Activity: The count of lines below that include the string "slave" is the whole answer; write it alone.

Material provided:
**config.mk**
```make
export PLATFORM = sky130hd
export DESIGN_NAME = perf_monitor_flat
export DESIGN_NICKNAME = d
export VERILOG_FILES = /design/src/rtl/perf_pkg.sv /design/src/rtl/perf_monitor_if.sv /design/src/rtl/perf_counter.sv /design/src/rtl/perf_monitor.sv /design/src/flat_wrapper.sv
export SDC_FILE = /design/constraint.sdc
export NUM_CORES = 1
export LEC_CHECK = 0
export CAP_MARGIN = 20
export CORE_MARGIN = 2
export CORE_UTILIZATION = 25
export CTS_CLUSTER_DIAMETER = 40
export CTS_CLUSTER_SIZE = 24
export DETAILED_ROUTE_END_ITERATION = 6
export PLACE_DENSITY = 0.46
export SLEW_MARGIN = 20
export SYNTH_ARGS = -nofsm -noshare
export SYNTH_HDL_FRONTEND = slang
export SYNTH_SLANG_ARGS = --single-unit
```
**constraint.sdc**
```tcl
create_clock -name clk -period 2.4 [get_ports clk]
set_clock_uncertainty 0.05 [all_clocks]
set_input_delay 0.36 -clock clk [delete_from_list [all_inputs] [get_ports clk]]
set_output_delay 0.36 -clock clk [all_outputs]
set_load 0.005 [all_outputs]
```
**src/rtl/perf_pkg.sv**
```systemverilog
// Shared encodings for the performance monitor: FSM states and read-select constants.
package perf_pkg;

  typedef enum logic [1:0] {
    ST_IDLE   = 2'd0,
    ST_RUN    = 2'd1,
    ST_FROZEN = 2'd2,
    ST_DONE   = 2'd3
  } state_e;

  localparam int unsigned SEL_CYCLE = 0;

endpackage

```
**src/rtl/perf_monitor_if.sv**
```systemverilog
// Control, read-port and status bundle between the performance monitor and its host.
interface perf_monitor_if #(
  parameter int unsigned NUM_EVT = 4,
  parameter int unsigned CNT_W   = 32
);
  localparam int unsigned SEL_W = $clog2(NUM_EVT + 1);

  logic               start_i;
  logic               clear_i;
  logic               freeze_i;
  logic               snap_i;
  logic [NUM_EVT-1:0] evt_i;
  logic [SEL_W-1:0]   rd_sel_i;
  logic [CNT_W-1:0]   rd_data_o;
  logic [NUM_EVT:0]   ovf_o;
  logic [CNT_W-1:0]   cycle_o;
  logic [1:0]         state_o;
  logic               done_o;

  modport master (
    output start_i, clear_i, freeze_i, snap_i, evt_i, rd_sel_i,
    input  rd_data_o, ovf_o, cycle_o, state_o, done_o
  );

  modport slave (
    input  start_i, clear_i, freeze_i, snap_i, evt_i, rd_sel_i,
    output rd_data_o, ovf_o, cycle_o, state_o, done_o
  );
endinterface

```
**src/rtl/perf_counter.sv**
```systemverilog
// Single event counter with sticky overflow; saturates or wraps depending on SATURATE.
module perf_counter #(
  parameter int unsigned CNT_W    = 32,
  parameter int unsigned SATURATE = 1
) (
  input  logic             clk,
  input  logic             rst,
  input  logic             clr,
  input  logic             inc,
  output logic [CNT_W-1:0] cnt_o,
  output logic             ovf_o
);

  always_ff @(posedge clk or negedge rst) begin
    if (!rst) begin
      cnt_o <= '0;
      ovf_o <= 1'b0;
    end else if (clr) begin
      cnt_o <= '0;
      ovf_o <= 1'b0;
    end else if (inc) begin
      if (&cnt_o) begin
        ovf_o <= 1'b1;
        cnt_o <= (SATURATE != 0) ? cnt_o : '0;
      end else begin
        cnt_o <= cnt_o + CNT_W'(1);
      end
    end
  end

endmodule

```
**src/rtl/perf_monitor.sv**
```systemverilog
// Cycle and event performance counters with run/freeze/done control,
// a snapshot shadow bank and a registered read port.
module perf_monitor
  import perf_pkg::*;
#(
  parameter int unsigned NUM_EVT    = 4,
  parameter int unsigned CNT_W      = 32,
  parameter int unsigned MAX_CYCLES = 30,
  parameter int unsigned SATURATE   = 1
) (
  input  logic           clk,
  input  logic           rst,
  perf_monitor_if.slave  bus
);

  localparam int unsigned NCNT  = NUM_EVT + 1;
  localparam int unsigned SEL_W = $clog2(NUM_EVT + 1);

  state_e           state_q;
  state_e           state_d;
  logic             run;
  logic             last_cycle;
  logic [NCNT-1:0]  inc;
  logic [NCNT-1:0]  ovf;
  logic [CNT_W-1:0] cnt    [NCNT];
  logic [CNT_W-1:0] shadow [NCNT];
  logic [CNT_W-1:0] rd_d;
  logic [CNT_W-1:0] rd_q;

  // Counting is qualified purely by the registered state, so the deciding RUN cycle still counts.
  assign run = (state_q == ST_RUN);
  assign inc = {bus.evt_i & {NUM_EVT{run}}, run};

  assign last_cycle = (MAX_CYCLES != 0) &&
                      (({1'b0, cnt[SEL_CYCLE]} + (CNT_W+1)'(1)) == (CNT_W+1)'(MAX_CYCLES));

  always_ff @(posedge clk or negedge rst) begin
    if (!rst) state_q <= ST_IDLE;
    else      state_q <= state_d;
  end

  always_comb begin
    state_d = state_q;
    if (bus.clear_i) begin
      state_d = ST_IDLE;
    end else begin
      case (state_q)
        ST_IDLE:   if (bus.start_i) state_d = ST_RUN;
        ST_RUN: begin
          if (last_cycle)        state_d = ST_DONE;
          else if (bus.freeze_i) state_d = ST_FROZEN;
        end
        ST_FROZEN: if (!bus.freeze_i) state_d = ST_RUN;
        ST_DONE:   state_d = ST_DONE;
        default:   state_d = ST_IDLE;
      endcase
    end
  end

  // Index 0 is the cycle counter, index k is event k-1.
  for (genvar g = 0; g < NCNT; g++) begin : g_cnt
    perf_counter #(
      .CNT_W    (CNT_W),
      .SATURATE (SATURATE)
    ) u_cnt (
      .clk   (clk),
      .rst   (rst),
      .clr   (bus.clear_i),
      .inc   (inc[g]),
      .cnt_o (cnt[g]),
      .ovf_o (ovf[g])
    );
  end

  // Shadows take the pre-increment values; clear overrides a simultaneous snap.
  always_ff @(posedge clk or negedge rst) begin
    if (!rst) begin
      for (int k = 0; k < NCNT; k++) shadow[k] <= '0;
    end else if (bus.clear_i) begin
      for (int k = 0; k < NCNT; k++) shadow[k] <= '0;
    end else if (bus.snap_i) begin
      for (int k = 0; k < NCNT; k++) shadow[k] <= cnt[k];
    end
  end

  // Out-of-range selects read as zero.
  always_comb begin
    rd_d = '0;
    for (int k = 0; k < NCNT; k++) begin
      if (bus.rd_sel_i == SEL_W'(k)) rd_d = shadow[k];
    end
  end

  always_ff @(posedge clk or negedge rst) begin
    if (!rst) rd_q <= '0;
    else      rd_q <= rd_d;
  end

  assign bus.rd_data_o = rd_q;
  assign bus.ovf_o     = ovf;
  assign bus.cycle_o   = cnt[SEL_CYCLE];
  assign bus.state_o   = state_q;
  assign bus.done_o    = (state_q == ST_DONE);

endmodule

```
**src/flat_wrapper.sv**
```systemverilog
// flat-port wrapper written by rule: the top's interface ports become plain ports
module perf_monitor_flat import perf_pkg::*;
#(
  parameter int unsigned NUM_EVT    = 4,
  parameter int unsigned CNT_W      = 32,
  parameter int unsigned MAX_CYCLES = 30,
  parameter int unsigned SATURATE   = 1
)
  (clk, rst, bus_start_i, bus_clear_i, bus_freeze_i, bus_snap_i, bus_evt_i, bus_rd_sel_i, bus_rd_data_o, bus_ovf_o, bus_cycle_o, bus_state_o, bus_done_o);
  perf_monitor_if #(.NUM_EVT(NUM_EVT), .CNT_W(CNT_W)) bus_i ();
  input  logic clk;
  input  logic rst;
  input wire logic [$bits(bus_i.start_i)-1:0] bus_start_i;
  input wire logic [$bits(bus_i.clear_i)-1:0] bus_clear_i;
  input wire logic [$bits(bus_i.freeze_i)-1:0] bus_freeze_i;
  input wire logic [$bits(bus_i.snap_i)-1:0] bus_snap_i;
  input wire logic [$bits(bus_i.evt_i)-1:0] bus_evt_i;
  input wire logic [$bits(bus_i.rd_sel_i)-1:0] bus_rd_sel_i;
  output wire logic [$bits(bus_i.rd_data_o)-1:0] bus_rd_data_o;
  output wire logic [$bits(bus_i.ovf_o)-1:0] bus_ovf_o;
  output wire logic [$bits(bus_i.cycle_o)-1:0] bus_cycle_o;
  output wire logic [$bits(bus_i.state_o)-1:0] bus_state_o;
  output wire logic [$bits(bus_i.done_o)-1:0] bus_done_o;
  assign bus_i.start_i = bus_start_i;
  assign bus_i.clear_i = bus_clear_i;
  assign bus_i.freeze_i = bus_freeze_i;
  assign bus_i.snap_i = bus_snap_i;
  assign bus_i.evt_i = bus_evt_i;
  assign bus_i.rd_sel_i = bus_rd_sel_i;
  assign bus_rd_data_o = bus_i.rd_data_o;
  assign bus_ovf_o = bus_i.ovf_o;
  assign bus_cycle_o = bus_i.cycle_o;
  assign bus_state_o = bus_i.state_o;
  assign bus_done_o = bus_i.done_o;
  perf_monitor #(.NUM_EVT(NUM_EVT), .CNT_W(CNT_W), .MAX_CYCLES(MAX_CYCLES), .SATURATE(SATURATE)) u_core (.clk(clk), .rst(rst), .bus(bus_i));
endmodule
```
`config.mk`:
```
export PLATFORM = sky130hd
export DESIGN_NAME = traffic_phase_sched
export DESIGN_NICKNAME = d
export VERILOG_FILES = /design/src/rtl/traffic_phase_sched.sv
export SDC_FILE = /design/constraint.sdc
export NUM_CORES = 1
export LEC_CHECK = 0
export CORE_MARGIN = 1
export CORE_UTILIZATION = 60
export CTS_CLUSTER_DIAMETER = 120
export DETAILED_ROUTE_END_ITERATION = 8
export DONT_BUFFER_PORTS = 1
export PLACE_DENSITY_LB_ADDON = 0.1
export SYNTH_ARGS = -nofsm -noshare
export SYNTH_HDL_FRONTEND = slang
export SYNTH_SLANG_ARGS = --single-unit
```
`constraint.sdc`:
```
create_clock -name clk -period 6.8 [get_ports clk]
set_clock_uncertainty 0.05 [all_clocks]
set_input_delay 0.68 -clock clk [delete_from_list [all_inputs] [get_ports clk]]
set_output_delay 0.68 -clock clk [all_outputs]
set_load 0.02 [all_outputs]
```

Expected answer: 2